Please set down each line of the data again, unchanged.

[Supplied records Boundary: Start]

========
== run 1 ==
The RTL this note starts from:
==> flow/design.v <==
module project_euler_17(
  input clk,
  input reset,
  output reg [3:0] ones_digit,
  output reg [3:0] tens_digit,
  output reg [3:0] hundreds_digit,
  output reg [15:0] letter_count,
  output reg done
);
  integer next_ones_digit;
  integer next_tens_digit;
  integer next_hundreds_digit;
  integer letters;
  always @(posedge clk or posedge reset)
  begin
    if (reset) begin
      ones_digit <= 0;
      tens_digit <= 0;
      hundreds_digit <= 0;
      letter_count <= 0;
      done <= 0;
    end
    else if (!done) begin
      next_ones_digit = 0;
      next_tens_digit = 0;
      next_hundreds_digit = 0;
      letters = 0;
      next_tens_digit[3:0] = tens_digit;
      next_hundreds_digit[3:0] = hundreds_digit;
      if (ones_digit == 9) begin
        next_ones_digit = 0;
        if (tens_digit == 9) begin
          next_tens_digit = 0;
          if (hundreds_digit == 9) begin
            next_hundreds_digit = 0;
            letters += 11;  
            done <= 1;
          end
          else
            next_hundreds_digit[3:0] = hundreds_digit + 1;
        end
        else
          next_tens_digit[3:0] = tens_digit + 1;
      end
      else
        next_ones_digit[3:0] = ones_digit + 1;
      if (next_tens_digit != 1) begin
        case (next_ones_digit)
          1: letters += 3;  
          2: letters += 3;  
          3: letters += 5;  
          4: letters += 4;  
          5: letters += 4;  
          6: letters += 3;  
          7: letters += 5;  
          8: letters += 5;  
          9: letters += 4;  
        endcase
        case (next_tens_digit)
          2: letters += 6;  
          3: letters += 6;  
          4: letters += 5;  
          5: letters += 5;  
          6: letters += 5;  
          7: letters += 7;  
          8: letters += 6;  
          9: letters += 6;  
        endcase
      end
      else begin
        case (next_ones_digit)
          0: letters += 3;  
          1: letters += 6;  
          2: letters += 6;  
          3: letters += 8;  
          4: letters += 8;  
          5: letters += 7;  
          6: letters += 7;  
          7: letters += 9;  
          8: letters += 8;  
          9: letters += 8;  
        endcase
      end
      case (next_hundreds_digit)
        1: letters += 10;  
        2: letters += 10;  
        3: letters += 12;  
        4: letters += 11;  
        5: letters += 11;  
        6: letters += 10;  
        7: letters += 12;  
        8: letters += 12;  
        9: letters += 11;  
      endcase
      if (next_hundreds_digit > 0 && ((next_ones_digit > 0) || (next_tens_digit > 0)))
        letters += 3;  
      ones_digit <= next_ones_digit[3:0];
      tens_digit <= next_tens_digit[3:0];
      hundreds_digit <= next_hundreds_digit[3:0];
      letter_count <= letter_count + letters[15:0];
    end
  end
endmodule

[Supplied records Boundary: End]

§ Answer area
========
== run 1 ==
The RTL this note starts from:
==> flow/design.v <==
module project_euler_17(
  input clk,
  input reset,
  output reg [3:0] ones_digit,
  output reg [3:0] tens_digit,
  output reg [3:0] hundreds_digit,
  output reg [15:0] letter_count,
  output reg done
);
  integer next_ones_digit;
  integer next_tens_digit;
  integer next_hundreds_digit;
  integer letters;
  always @(posedge clk or posedge reset)
  begin
    if (reset) begin
      ones_digit <= 0;
      tens_digit <= 0;
      hundreds_digit <= 0;
      letter_count <= 0;
      done <= 0;
    end
    else if (!done) begin
      next_ones_digit = 0;
      next_tens_digit = 0;
      next_hundreds_digit = 0;
      letters = 0;
      next_tens_digit[3:0] = tens_digit;
      next_hundreds_digit[3:0] = hundreds_digit;
      if (ones_digit == 9) begin
        next_ones_digit = 0;
        if (tens_digit == 9) begin
          next_tens_digit = 0;
          if (hundreds_digit == 9) begin
            next_hundreds_digit = 0;
            letters += 11;  
            done <= 1;
          end
          else
            next_hundreds_digit[3:0] = hundreds_digit + 1;
        end
        else
          next_tens_digit[3:0] = tens_digit + 1;
      end
      else
        next_ones_digit[3:0] = ones_digit + 1;
      if (next_tens_digit != 1) begin
        case (next_ones_digit)
          1: letters += 3;  
          2: letters += 3;  
          3: letters += 5;  
          4: letters += 4;  
          5: letters += 4;  
          6: letters += 3;  
          7: letters += 5;  
          8: letters += 5;  
          9: letters += 4;  
        endcase
        case (next_tens_digit)
          2: letters += 6;  
          3: letters += 6;  
          4: letters += 5;  
          5: letters += 5;  
          6: letters += 5;  
          7: letters += 7;  
          8: letters += 6;  
          9: letters += 6;  
        endcase
      end
      else begin
        case (next_ones_digit)
          0: letters += 3;  
          1: letters += 6;  
          2: letters += 6;  
          3: letters += 8;  
          4: letters += 8;  
          5: letters += 7;  
          6: letters += 7;  
          7: letters += 9;  
          8: letters += 8;  
          9: letters += 8;  
        endcase
      end
      case (next_hundreds_digit)
        1: letters += 10;  
        2: letters += 10;  
        3: letters += 12;  
        4: letters += 11;  
        5: letters += 11;  
        6: letters += 10;  
        7: letters += 12;  
        8: letters += 12;  
        9: letters += 11;  
      endcase
      if (next_hundreds_digit > 0 && ((next_ones_digit > 0) || (next_tens_digit > 0)))
        letters += 3;  
      ones_digit <= next_ones_digit[3:0];
      tens_digit <= next_tens_digit[3:0];
      hundreds_digit <= next_hundreds_digit[3:0];
      letter_count <= letter_count + letters[15:0];
    end
  end
endmodule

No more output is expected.